溶酶体是细胞的回收和消化中心，含有数十种酸性水解酶，对细胞生理极为重要。溶酶体功能缺陷破坏细胞稳态，导致各种溶酶体贮积症，包括粘脂质贮积症（ML IV)。MLIV表现为智力低下，运动障碍，铁和胃酸缺乏，伴随退行性病变最终导致死亡。多达21种TRPML1基因突变体与ML IV有关。TRPML1是瞬时受体电位TRP通道成员，主要在溶酶体表达。该通道有三个独特的功能特征：对Ca2+ 和 Fe2+通透，受溶酶体内pH 和Ca2+调节，有脂酶活性。这些功能特征的分子机制、TRPML1在溶酶体的生理功能、及TRPML1突变的致病机理尚不清楚。
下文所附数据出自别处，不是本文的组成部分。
[src/rtl/inst_feeder.sv]
// inst_feeder: buffers loader words and issues one per cycle to the cpu core
module inst_feeder #(
    parameter int DEPTH = 16,
    parameter int TAIL_CYCLES = 10,
    parameter logic [cpu_pkg::INST_W-1:0] BUBBLE_INST = cpu_pkg::BUBBLE_INST
) (
    input  logic                        i_clk,
    input  logic                        i_rst_n,
    input  logic                        i_start,
    input  logic                        i_wr_valid,
    input  logic [cpu_pkg::INST_W-1:0]  i_wr_inst,
    input  logic                        i_wr_last,
    output logic                        o_wr_ready,
    input  logic                        i_cpu_stall,
    output logic [cpu_pkg::INST_W-1:0]  o_inst,
    output logic                        o_inst_valid,
    output logic [$clog2(DEPTH):0]      o_count,
    output logic                        o_done
);
    import cpu_pkg::*;
    localparam int TW = $clog2(TAIL_CYCLES + 1);
    feeder_state_e state, state_nxt;
    logic full, empty, push, pop, last_seen;
    logic [INST_W-1:0] head;
    logic [TW-1:0] tail;
    assign o_wr_ready = !full && !last_seen && (state == ST_IDLE || state == ST_RUN);
    assign push = i_wr_valid && o_wr_ready;
    assign pop  = state == ST_RUN && !i_cpu_stall && !empty;

    sync_fifo #(.WIDTH(INST_W), .DEPTH(DEPTH)) u_fifo (
        .i_clk   (i_clk),
        .i_rst_n (i_rst_n),
        .i_push  (push),
        .i_data  (i_wr_inst),
        .i_pop   (pop),
        .o_data  (head),
        .o_full  (full),
        .o_empty (empty),
        .o_count (o_count)
    );

    // next state: popping the final buffered word of a complete program starts the tail
    always_comb begin
        state_nxt = state;
        case (state)
            ST_IDLE:  state_nxt = i_start ? ST_RUN : ST_IDLE;
            ST_RUN:   state_nxt = (pop && last_seen && o_count == ($clog2(DEPTH)+1)'(1)) ? ST_DRAIN : ST_RUN;
            ST_DRAIN: state_nxt = (tail == TW'(TAIL_CYCLES - 1)) ? ST_DONE : ST_DRAIN;
            ST_DONE:  state_nxt = i_start ? ST_DONE : ST_IDLE;
            default:  state_nxt = ST_IDLE;
        endcase
    end

    // state, tail counter, end-of-program flag and registered done
    always_ff @(posedge i_clk or negedge i_rst_n) begin
        if (!i_rst_n) begin
            state     <= ST_IDLE;
            tail      <= '0;
            last_seen <= 1'b0;
            o_done    <= 1'b0;
        end else begin
            state     <= state_nxt;
            tail      <= state == ST_DRAIN ? tail + 1'b1 : '0;
            last_seen <= (state == ST_DONE && state_nxt == ST_IDLE) ? 1'b0 : (last_seen || (push && i_wr_last));
            o_done    <= state == ST_DONE && state_nxt == ST_DONE;
        end
    end

    // output register: hold on stall in RUN, else issue the head or a bubble
    always_ff @(posedge i_clk or negedge i_rst_n) begin
        if (!i_rst_n) begin
            o_inst       <= BUBBLE_INST;
            o_inst_valid <= 1'b0;
        end else if (!(state == ST_RUN && i_cpu_stall)) begin
            o_inst       <= pop ? head : BUBBLE_INST;
            o_inst_valid <= pop;
        end
    end
endmodule
$ cat src/rtl/mode_register_pkg.sv
// Shared definitions for the mode_register family: operation encodings
// used by the register, its next-state step logic and its bus interface.
package mode_register_pkg;

  typedef logic [2:0] mode_t;

  localparam mode_t MODE_HOLD = 3'b000;
  localparam mode_t MODE_LOAD = 3'b001;
  localparam mode_t MODE_UP   = 3'b010;
  localparam mode_t MODE_DOWN = 3'b011;
  localparam mode_t MODE_SHL  = 3'b100;
  localparam mode_t MODE_SHR  = 3'b101;
  localparam mode_t MODE_ROL  = 3'b110;
  localparam mode_t MODE_CLR  = 3'b111;

endpackage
前期工作中我们解析了TRPML1一个位于溶酶体内的重要功能片段的晶体结构。本项目拟以此结构及丰富的初步功能研究结果为基础，深入研究上述课题。这一研究将大力促进对TRPML1生物物理特性和生理功能的认识，为防治ML LV提供更加扎实的理论基础。

溶酶体是细胞的回收和消化中心，对细胞生理极为重要，溶酶体功能缺陷破坏细胞稳态，导致各种溶酶体贮积症，包括粘脂质贮积症（ML IV)。TRPML通道亚家族属于瞬时受体电位TRP通道家族，主要分布在溶酶体，对溶酶体功能至关重要，有三个成员，TRPML1,TRPML2和TRPML3。TRPML1有21种基因突变体与ML IV有关，虽然目前尚未发现TRPML3与人类疾病相关，但小鼠有两个自发性功能增强型TRPML3突变体能够导致听觉丧失及毛色弱化的生理表型，表明TRPML3通道在细胞生理过程中发挥重要作用。TRPML通道有许多独特的功能特征，包括对Ca2+通透，受溶酶体内pH 和Ca2+调节，可被膜脂分子PIP2调节等。这些功能特征的分子机制、TRPML通道在溶酶体的生理功能、及TRPML1突变的致病机理尚不清楚。本课题解析了TRPML1一个被称为I-II linker的重要功能域在三种不同pH状况下的晶体结构。结构显示其为旋转对称的四聚体，四聚体中央形成一个直径为14 Å的腔孔（luminal pore），通过由16个氨基酸残基组成的孔腔环连接，孔腔环含3个天门冬氨酸残基。我们用生化方法和冷冻电子显微镜验证了该功能域的结构存在于全长通道。我们发现孔腔环的天门冬氨酸残基对pH 和Ca2+调节TRPML1起关键性作用。这一研究将大力促进对TRPML1生物物理特性和生理功能的认识，为防治ML LV提供更加扎实的理论基础。我们通过使用单颗粒冷冻电子显微镜解析了全长人源性TRPML3离子通道在关闭状态、激动剂结合导致的开放状态及低pH抑制状态下的高分辨率（分别为4.06、3.62及4.65 Å）结构，发现激动剂ML-SA1结合于跨膜结构域S5与S6之间并诱导打开S6的门控组件。我们的研究提示了一种新的通道调控机制，即腔内低pH及其它生理调控因子（如PIP2），通过导致S1及S2的构象变化，对TRPML3通道功能进行调节。这一工作揭示了TRPML3通道全新的结构特点及通道激活与调控中发生的构象变化，为进一步研究TRPML3通道调控机制和生理功能提供了结构基础。除上述研究外，我们还解析了首个真核细胞环核苷酸门控通道的全长高分辨率三维结构，并开展了传统西药和中医的作用和副作用的分子机理方面的研究。